There are limitations in particular for the classical polarography experiment for quantitative analytical measurements. Because the current is continuously measured during the growth of the Hg drop, there is a substantial contribution from capacitive current. As the Hg flows from the capillary end, there is initially a large increase in the surface area. As a consequence, the initial current is dominated by capacitive effects as charging of the rapidly increasing interface occurs. Toward the end of the drop life, there is little change in the surface area which diminishes the contribution of capacitance changes to the total current. At the same time, any redox process which occurs will result in faradaic current that decays approximately as the square root of time (due to the increasing dimensions of the Nernst diffusion layer). The exponential decay of the capacitive current is much more rapid than the decay of the faradaic current; hence, the faradaic current is proportionally larger at the end of the drop life. Unfortunately, this process is complicated by the continuously changing potential that is applied to the working electrode (the Hg drop) throughout the experiment. Because the potential changes during the drop lifetime (assuming typical experimental parameters of a 2 mV/s scan rate and a 4 s drop time, the potential can change by 8 mV from the beginning to the end of the drop), the charging of the interface (capacitive current) has a continuous contribution to the total current, even at the end of the drop when the surface area is not rapidly changing. As such, the typical signal to noise ratio of a polarographic experiment allows detection limits of only approximately 10^{−5} or 10^{−6} M.

==Improvements==

Dramatically better discrimination against the capacitive current can be obtained using the tast and pulse polarographic techniques. These have been developed with the introduction of analogue and digital electronic potentiostats. The first major improvement was obtained by measuring the current only at the end of each drop lifetime (tast polarography). An even greater enhancement was the introduction of differential pulse polarography. Here, the current is measured before the beginning and before the end of short potential pulses. The latter are superimposed on the linear potential-time-function of the voltammetric scan. Typical amplitudes of these pulses range between 10 and 50 mV, whereas pulse duration is 20 to 50 ms. The difference between both current values is the analytical signal. This technique results in a 100 to 1000-fold improvement of the detection limit, because the capacitive component is effectively subtracted.

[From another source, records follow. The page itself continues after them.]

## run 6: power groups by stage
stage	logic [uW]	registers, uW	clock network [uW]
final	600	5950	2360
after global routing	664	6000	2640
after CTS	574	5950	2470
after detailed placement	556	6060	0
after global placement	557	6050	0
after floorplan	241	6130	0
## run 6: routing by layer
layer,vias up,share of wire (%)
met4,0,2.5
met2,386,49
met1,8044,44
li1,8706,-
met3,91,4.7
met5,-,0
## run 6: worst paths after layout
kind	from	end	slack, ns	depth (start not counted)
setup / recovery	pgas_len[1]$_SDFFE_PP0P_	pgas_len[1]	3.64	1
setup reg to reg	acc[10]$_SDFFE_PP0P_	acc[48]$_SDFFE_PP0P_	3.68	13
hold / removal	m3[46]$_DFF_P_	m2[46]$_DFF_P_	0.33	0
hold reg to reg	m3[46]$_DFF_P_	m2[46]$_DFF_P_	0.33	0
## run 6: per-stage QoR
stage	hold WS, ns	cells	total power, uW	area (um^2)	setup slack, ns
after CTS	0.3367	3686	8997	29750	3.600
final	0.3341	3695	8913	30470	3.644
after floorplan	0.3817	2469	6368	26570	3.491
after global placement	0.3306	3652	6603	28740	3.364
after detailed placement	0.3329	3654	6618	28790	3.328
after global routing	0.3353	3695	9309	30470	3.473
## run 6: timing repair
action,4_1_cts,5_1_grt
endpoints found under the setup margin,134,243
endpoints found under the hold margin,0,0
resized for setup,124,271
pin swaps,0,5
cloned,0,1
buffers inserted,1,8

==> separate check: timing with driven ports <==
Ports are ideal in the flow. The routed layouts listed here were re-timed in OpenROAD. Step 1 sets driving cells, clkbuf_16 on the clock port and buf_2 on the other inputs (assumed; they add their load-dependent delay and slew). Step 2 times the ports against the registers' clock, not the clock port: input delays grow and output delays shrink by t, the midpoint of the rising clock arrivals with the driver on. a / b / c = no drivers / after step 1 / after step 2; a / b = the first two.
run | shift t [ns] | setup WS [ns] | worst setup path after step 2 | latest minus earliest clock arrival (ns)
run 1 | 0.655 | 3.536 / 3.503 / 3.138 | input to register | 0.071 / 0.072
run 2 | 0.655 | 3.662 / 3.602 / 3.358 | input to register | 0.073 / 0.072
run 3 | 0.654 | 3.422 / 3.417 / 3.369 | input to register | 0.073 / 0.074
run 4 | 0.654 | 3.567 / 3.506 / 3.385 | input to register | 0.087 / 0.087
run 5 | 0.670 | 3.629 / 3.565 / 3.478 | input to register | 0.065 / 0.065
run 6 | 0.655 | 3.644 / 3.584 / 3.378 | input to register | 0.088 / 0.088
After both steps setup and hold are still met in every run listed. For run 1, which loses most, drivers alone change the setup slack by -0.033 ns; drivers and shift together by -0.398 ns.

==Qualitative information==
Qualitative information can also be determined from the half-wave potential of the polarogram (the current vs. potential plot in a polarographic experiment). The value of the half-wave potential is related to the standard potential for the redox reaction being studied.

This technique and especially the differential pulse anodic stripping voltammetry (DPASV) method can be used for environmental analysis, and especially for marine study for the characterisation of organic matter and metals interactions.

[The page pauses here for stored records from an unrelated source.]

This is an optimization exercise on Yosys and OpenROAD, whose aim is small area, a short achievable clock period and few clock cycles per item, not a production implementation. RTL that was checked went through simulation tests only; none was proved equivalent to the original.

== v38 ==
Design nru_itoa, start of the top module:
module nru_itoa (
    input  wire        clk,
    input  wire        rst_n,       
    input  wire        start,
    input  wire        ptr,         
    input  wire [63:0] value,       
    input  wire [31:0] prec,        
    input  wire [7:0]  flags,       
    output wire        ready,
    output reg         done,
    output wire [9:0]  span_start,
    output wire [9:0]  span_len,
    output reg  [15:0] head,
    output reg  [1:0]  hlen,
    input  wire [8:0]  rd_addr,
    output wire [7:0]  rd_data
);
==> flow/config.mk <==
export PLATFORM = sky130hd
export DESIGN_NAME = nru_itoa
export DESIGN_NICKNAME = nru_itoa
export VERILOG_FILES = /design/flow/design.v
export SDC_FILE = /design/flow/constraint.sdc
export NUM_CORES = 4
export LEC_CHECK = 0
export ABC_CLOCK_PERIOD_IN_PS = 3500
export CAP_MARGIN = 20
export CORE_MARGIN = 2
export CORE_UTILIZATION = 40
export SETUP_SLACK_MARGIN = 1.5
export SLEW_MARGIN = 20
export SYNTH_HIERARCHICAL = 1
export SYNTH_MINIMUM_KEEP_SIZE = 0
==> flow/constraint.sdc <==
create_clock -name core_clock -period 6.0 [get_ports {clk}]
set_input_delay 1.2000 -clock core_clock [delete_from_list [all_inputs] [get_ports {clk}]]
set_output_delay 1.2000 -clock core_clock [all_outputs]
set_load 0.01 [all_outputs]
standard.sh (not shown) runs the stock make flow with config.mk's settings and CLKGATE_MAP_FILE= SYNTH_SCRIPT=/design/flow/synth_recipe.tcl, a recipe that flattens the netlist after the stock synthesis.
==> flow/flow/run.sh <==
#!/bin/bash
# The standard layout, with port buffers that timing repair may resize.
set -euo pipefail
bash standard.sh MATCH_CELL_FOOTPRINT=0 'BUFFER_PORTS_ARGS=-buffer_cell sky130_fd_sc_hd__buf_2' finish > flow.log 2>&1
Input-level comparison between v24 and v38:
- swapping 1.5 for 2.5 in SETUP_SLACK_MARGIN
Findings:
v24 was carried through to the last stage, and its layout satisfied the timing, DRC and antenna checks.
The higher worst setup margin came out of v38.
Compared with v38, v24 ends up with more cell area.
| amount of wire on met3 after detailed routing | v24 vs v38 | about 35% higher |
From v24 to v38, adder-cell share of the synthesized area did not move at all.
Diff v38 -> v24: via count went up by 3302, maximum frequency shows a reduction of about 9%, number of antenna violations at the first check in global routing fell by 8.
Taking v38 as 1.0, v24 lands at 2.2 on buffer count excluding the clock tree in the final layout.
Re number of fill cells in the layout: v38 and v24 aren't equal, and the higher value belongs to v38.
No functional check of the RTL was part of any run of this note.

==Quantitative information==
The Ilkovic equation is a relation used in polarography relating the diffusion current (I_{d}) and the concentration of the depolarizer (c), which is the substance reduced or oxidized at the dropping mercury electrode. The Ilkovic equation has the form
 $I_\text{d} = knD^{1/2} m_r^{2/3} t^{1/6} c$

where:

- k is a constant which includes π and the density of mercury, and with the Faraday constant F has been evaluated at 708 for maximal current and 607 for average current
- D is the diffusion coefficient of the depolarizer in the medium (cm^{2}/s)
- n is the number of electrons exchanged in the electrode reaction, m is the mass flow rate of Hg through the capillary (mg/s)
- t is the drop lifetime in seconds,
- c is depolarizer concentration in mol/cm^{3}.

The equation is named after the scientist who derived it, the Slovak chemist Dionýz Ilkovič (1907–1980).